### What is expected
Check every line of the data below for "asynchronous". Copy each one that has it.

### Data items
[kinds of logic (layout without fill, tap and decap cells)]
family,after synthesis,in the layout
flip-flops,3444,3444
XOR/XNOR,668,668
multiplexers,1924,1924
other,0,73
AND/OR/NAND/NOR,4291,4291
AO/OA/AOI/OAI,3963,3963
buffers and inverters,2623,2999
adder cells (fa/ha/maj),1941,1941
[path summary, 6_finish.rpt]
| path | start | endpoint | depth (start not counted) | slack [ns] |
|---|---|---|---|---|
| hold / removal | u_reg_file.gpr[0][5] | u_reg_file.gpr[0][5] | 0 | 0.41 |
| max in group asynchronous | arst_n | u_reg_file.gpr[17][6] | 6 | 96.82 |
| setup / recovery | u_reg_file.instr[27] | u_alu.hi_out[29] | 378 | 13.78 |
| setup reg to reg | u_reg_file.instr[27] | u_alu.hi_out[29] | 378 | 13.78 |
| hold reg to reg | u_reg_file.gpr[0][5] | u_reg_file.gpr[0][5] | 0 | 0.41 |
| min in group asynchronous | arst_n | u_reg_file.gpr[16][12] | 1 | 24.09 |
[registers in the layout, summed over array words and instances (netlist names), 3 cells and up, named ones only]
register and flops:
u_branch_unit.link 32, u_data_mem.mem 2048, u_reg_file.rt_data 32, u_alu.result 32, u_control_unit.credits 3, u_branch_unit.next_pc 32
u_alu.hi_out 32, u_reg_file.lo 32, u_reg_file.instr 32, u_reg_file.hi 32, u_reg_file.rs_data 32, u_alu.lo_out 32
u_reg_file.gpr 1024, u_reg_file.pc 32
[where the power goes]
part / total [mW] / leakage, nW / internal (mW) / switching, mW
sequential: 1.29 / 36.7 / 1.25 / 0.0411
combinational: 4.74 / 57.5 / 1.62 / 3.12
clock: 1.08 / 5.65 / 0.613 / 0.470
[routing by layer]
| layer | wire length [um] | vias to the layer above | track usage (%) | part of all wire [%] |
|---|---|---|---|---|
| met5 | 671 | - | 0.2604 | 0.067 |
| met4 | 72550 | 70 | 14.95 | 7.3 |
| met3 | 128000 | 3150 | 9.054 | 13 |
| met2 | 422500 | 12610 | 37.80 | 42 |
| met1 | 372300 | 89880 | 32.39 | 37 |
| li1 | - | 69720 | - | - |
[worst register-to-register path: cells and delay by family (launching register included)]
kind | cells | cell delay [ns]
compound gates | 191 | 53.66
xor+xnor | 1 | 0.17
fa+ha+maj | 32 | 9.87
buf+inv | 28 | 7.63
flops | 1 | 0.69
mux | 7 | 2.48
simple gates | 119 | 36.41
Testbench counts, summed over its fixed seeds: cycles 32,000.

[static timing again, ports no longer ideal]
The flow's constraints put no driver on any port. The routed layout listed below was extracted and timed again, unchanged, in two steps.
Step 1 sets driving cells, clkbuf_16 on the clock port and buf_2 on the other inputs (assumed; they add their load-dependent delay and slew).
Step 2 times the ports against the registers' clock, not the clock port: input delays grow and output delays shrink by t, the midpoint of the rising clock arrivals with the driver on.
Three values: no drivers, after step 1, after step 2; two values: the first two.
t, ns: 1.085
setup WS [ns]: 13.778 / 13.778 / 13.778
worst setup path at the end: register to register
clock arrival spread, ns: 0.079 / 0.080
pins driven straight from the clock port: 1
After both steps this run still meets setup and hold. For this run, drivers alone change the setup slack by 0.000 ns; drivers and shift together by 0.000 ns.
==
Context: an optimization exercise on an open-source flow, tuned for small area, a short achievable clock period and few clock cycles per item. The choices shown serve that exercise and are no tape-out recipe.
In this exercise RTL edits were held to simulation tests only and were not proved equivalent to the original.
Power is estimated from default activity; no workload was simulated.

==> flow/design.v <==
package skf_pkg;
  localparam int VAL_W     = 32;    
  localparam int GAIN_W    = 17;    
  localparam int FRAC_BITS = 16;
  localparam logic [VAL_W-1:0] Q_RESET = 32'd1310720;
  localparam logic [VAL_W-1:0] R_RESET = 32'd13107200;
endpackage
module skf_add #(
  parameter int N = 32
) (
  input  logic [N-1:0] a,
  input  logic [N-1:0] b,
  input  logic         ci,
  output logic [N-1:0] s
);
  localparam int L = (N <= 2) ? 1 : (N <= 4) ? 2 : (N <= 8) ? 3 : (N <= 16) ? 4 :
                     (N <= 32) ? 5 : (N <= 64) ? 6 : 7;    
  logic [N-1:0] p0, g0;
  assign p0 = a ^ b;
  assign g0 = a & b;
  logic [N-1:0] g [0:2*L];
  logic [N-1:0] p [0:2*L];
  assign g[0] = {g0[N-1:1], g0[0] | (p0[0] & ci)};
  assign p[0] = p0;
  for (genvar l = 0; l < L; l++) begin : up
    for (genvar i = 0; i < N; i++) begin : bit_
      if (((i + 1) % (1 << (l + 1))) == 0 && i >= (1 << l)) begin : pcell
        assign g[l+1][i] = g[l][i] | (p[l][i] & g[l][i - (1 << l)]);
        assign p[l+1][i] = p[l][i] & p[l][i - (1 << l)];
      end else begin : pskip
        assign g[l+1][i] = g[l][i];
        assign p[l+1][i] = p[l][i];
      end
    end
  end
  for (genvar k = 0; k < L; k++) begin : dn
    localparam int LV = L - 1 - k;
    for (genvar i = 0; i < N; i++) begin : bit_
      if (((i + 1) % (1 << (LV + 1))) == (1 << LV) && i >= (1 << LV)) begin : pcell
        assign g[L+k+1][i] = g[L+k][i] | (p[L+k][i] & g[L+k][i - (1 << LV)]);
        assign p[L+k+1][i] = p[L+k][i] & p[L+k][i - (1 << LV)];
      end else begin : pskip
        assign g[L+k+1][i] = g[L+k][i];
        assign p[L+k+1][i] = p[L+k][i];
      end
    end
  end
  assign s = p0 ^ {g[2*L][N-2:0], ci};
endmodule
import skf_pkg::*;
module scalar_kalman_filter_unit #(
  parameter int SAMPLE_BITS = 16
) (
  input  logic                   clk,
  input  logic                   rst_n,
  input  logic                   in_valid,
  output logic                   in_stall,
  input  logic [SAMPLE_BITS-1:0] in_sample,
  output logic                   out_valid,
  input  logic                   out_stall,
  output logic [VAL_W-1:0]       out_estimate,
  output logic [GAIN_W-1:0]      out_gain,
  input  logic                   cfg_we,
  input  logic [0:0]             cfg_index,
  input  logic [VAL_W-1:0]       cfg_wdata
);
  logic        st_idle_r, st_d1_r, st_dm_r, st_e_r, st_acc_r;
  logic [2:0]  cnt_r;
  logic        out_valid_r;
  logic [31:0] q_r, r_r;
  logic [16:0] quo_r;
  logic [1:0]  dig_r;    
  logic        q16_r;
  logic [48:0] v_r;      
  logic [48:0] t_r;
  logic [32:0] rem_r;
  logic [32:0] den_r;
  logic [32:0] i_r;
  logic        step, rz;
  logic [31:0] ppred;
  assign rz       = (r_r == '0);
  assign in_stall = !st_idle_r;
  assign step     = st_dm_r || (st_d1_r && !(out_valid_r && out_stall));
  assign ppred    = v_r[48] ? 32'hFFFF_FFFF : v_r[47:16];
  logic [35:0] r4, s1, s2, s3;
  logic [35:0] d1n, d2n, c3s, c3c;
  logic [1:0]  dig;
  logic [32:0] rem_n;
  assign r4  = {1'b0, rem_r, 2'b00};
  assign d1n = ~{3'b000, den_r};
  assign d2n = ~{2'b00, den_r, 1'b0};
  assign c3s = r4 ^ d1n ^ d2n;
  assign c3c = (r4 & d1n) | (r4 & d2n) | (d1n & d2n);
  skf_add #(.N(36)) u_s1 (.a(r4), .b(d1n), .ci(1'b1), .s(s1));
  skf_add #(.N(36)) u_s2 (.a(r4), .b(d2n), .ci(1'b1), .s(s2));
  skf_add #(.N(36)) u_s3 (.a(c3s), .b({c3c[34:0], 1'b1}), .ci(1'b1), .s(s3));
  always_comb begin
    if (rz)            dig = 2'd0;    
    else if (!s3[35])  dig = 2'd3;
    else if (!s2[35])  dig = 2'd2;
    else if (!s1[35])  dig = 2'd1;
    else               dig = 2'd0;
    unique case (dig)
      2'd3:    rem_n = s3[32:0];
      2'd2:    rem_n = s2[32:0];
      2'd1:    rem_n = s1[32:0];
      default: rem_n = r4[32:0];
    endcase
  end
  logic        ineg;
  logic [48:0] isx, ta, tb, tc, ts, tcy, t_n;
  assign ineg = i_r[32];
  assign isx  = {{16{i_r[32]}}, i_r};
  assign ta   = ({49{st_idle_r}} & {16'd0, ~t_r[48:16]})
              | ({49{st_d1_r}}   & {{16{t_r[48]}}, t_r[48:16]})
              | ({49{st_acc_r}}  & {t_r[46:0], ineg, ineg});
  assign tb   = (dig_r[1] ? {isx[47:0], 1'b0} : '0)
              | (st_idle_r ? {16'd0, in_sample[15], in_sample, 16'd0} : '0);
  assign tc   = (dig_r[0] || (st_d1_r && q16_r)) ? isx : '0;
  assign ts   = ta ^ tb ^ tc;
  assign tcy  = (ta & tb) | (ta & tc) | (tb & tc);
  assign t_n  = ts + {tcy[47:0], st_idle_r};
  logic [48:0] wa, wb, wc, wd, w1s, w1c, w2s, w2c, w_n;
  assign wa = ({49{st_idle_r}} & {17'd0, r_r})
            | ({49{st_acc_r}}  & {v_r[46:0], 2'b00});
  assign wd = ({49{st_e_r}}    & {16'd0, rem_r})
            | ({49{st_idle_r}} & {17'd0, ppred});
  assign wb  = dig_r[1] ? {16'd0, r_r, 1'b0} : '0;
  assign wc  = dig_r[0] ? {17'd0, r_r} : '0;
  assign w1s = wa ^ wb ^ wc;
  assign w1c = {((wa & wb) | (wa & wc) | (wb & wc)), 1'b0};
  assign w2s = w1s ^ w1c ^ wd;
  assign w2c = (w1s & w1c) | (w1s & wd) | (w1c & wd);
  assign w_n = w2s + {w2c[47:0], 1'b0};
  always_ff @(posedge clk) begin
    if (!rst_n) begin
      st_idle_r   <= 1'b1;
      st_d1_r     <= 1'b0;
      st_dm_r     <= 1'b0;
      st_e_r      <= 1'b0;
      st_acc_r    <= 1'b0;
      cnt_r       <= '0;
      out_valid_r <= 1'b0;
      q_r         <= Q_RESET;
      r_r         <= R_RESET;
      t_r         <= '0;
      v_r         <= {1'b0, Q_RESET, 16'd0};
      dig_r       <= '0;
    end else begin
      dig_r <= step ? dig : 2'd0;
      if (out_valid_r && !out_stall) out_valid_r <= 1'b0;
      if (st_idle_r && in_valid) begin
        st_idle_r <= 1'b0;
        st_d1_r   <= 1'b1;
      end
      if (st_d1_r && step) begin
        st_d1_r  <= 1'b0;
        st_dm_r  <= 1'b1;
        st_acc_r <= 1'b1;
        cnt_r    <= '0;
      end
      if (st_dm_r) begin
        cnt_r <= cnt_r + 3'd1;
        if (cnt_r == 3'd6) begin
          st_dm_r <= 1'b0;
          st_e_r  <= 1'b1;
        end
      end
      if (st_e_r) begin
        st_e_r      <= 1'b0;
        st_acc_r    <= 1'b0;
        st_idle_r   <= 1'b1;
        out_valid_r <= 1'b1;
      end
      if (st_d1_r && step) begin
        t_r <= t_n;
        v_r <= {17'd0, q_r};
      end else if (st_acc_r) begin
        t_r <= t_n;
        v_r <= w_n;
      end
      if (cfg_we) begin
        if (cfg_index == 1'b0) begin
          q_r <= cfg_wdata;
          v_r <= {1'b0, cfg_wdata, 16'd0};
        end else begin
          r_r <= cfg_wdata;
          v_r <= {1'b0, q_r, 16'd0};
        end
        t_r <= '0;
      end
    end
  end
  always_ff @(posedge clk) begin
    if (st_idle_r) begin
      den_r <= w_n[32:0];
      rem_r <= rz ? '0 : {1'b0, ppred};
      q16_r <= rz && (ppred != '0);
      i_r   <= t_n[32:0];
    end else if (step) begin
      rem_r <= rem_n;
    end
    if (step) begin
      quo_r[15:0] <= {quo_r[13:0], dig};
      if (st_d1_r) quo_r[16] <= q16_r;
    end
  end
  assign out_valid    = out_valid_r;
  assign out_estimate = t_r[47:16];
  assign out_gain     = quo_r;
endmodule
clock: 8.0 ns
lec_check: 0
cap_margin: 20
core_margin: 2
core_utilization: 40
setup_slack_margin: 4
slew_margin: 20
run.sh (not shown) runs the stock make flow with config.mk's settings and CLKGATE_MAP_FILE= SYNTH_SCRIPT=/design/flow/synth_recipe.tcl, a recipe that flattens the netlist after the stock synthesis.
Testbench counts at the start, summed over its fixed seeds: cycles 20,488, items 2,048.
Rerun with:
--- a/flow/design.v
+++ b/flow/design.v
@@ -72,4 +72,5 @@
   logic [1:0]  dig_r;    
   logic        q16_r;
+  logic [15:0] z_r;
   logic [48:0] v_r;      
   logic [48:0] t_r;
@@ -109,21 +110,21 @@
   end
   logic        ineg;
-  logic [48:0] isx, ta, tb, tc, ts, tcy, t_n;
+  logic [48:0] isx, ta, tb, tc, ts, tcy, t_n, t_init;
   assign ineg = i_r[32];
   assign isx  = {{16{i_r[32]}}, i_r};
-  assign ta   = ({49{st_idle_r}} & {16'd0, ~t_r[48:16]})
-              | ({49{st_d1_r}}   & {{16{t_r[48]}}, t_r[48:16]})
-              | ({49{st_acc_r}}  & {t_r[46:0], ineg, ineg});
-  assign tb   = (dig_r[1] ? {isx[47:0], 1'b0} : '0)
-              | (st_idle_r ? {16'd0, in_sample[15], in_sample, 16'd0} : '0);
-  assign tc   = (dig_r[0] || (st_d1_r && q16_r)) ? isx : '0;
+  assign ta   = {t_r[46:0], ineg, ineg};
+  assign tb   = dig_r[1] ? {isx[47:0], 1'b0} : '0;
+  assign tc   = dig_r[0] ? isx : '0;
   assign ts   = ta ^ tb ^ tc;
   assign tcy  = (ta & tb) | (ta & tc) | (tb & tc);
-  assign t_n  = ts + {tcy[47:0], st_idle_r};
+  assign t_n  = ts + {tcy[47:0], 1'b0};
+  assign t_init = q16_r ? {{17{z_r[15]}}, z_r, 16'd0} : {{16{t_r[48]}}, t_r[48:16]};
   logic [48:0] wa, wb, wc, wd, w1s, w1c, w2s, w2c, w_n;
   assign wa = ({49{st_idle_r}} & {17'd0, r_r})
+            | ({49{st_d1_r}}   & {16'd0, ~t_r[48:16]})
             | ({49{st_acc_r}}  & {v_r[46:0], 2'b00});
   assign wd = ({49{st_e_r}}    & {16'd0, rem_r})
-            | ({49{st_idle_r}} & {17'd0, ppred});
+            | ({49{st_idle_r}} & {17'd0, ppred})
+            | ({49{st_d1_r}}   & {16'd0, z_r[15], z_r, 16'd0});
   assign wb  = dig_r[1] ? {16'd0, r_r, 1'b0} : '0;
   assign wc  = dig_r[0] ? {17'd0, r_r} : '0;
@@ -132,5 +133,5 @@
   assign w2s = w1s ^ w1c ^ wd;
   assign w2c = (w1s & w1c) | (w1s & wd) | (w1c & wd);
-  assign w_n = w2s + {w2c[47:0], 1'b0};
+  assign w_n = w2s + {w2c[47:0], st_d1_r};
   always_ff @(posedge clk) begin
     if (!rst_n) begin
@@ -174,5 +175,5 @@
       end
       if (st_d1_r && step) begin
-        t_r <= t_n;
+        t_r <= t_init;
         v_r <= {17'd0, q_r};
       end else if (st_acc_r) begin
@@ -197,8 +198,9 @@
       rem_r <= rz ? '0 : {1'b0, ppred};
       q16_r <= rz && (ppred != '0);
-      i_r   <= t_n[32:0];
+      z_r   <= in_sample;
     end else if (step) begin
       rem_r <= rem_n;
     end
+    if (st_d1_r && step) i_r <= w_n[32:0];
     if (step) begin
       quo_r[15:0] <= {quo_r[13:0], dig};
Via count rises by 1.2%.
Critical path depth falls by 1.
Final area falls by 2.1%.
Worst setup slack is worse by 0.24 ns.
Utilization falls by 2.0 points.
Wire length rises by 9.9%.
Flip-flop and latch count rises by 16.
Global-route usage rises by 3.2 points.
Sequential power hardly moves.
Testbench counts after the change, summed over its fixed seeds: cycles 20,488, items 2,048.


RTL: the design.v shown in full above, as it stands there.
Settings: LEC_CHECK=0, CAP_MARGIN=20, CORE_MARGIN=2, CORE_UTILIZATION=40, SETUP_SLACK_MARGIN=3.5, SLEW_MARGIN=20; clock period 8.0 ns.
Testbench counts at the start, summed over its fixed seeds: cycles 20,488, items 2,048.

### Expected answer
| max in group asynchronous | arst_n | u_reg_file.gpr[17][6] | 6 | 96.82 |
| min in group asynchronous | arst_n | u_reg_file.gpr[16][12] | 1 | 24.09 |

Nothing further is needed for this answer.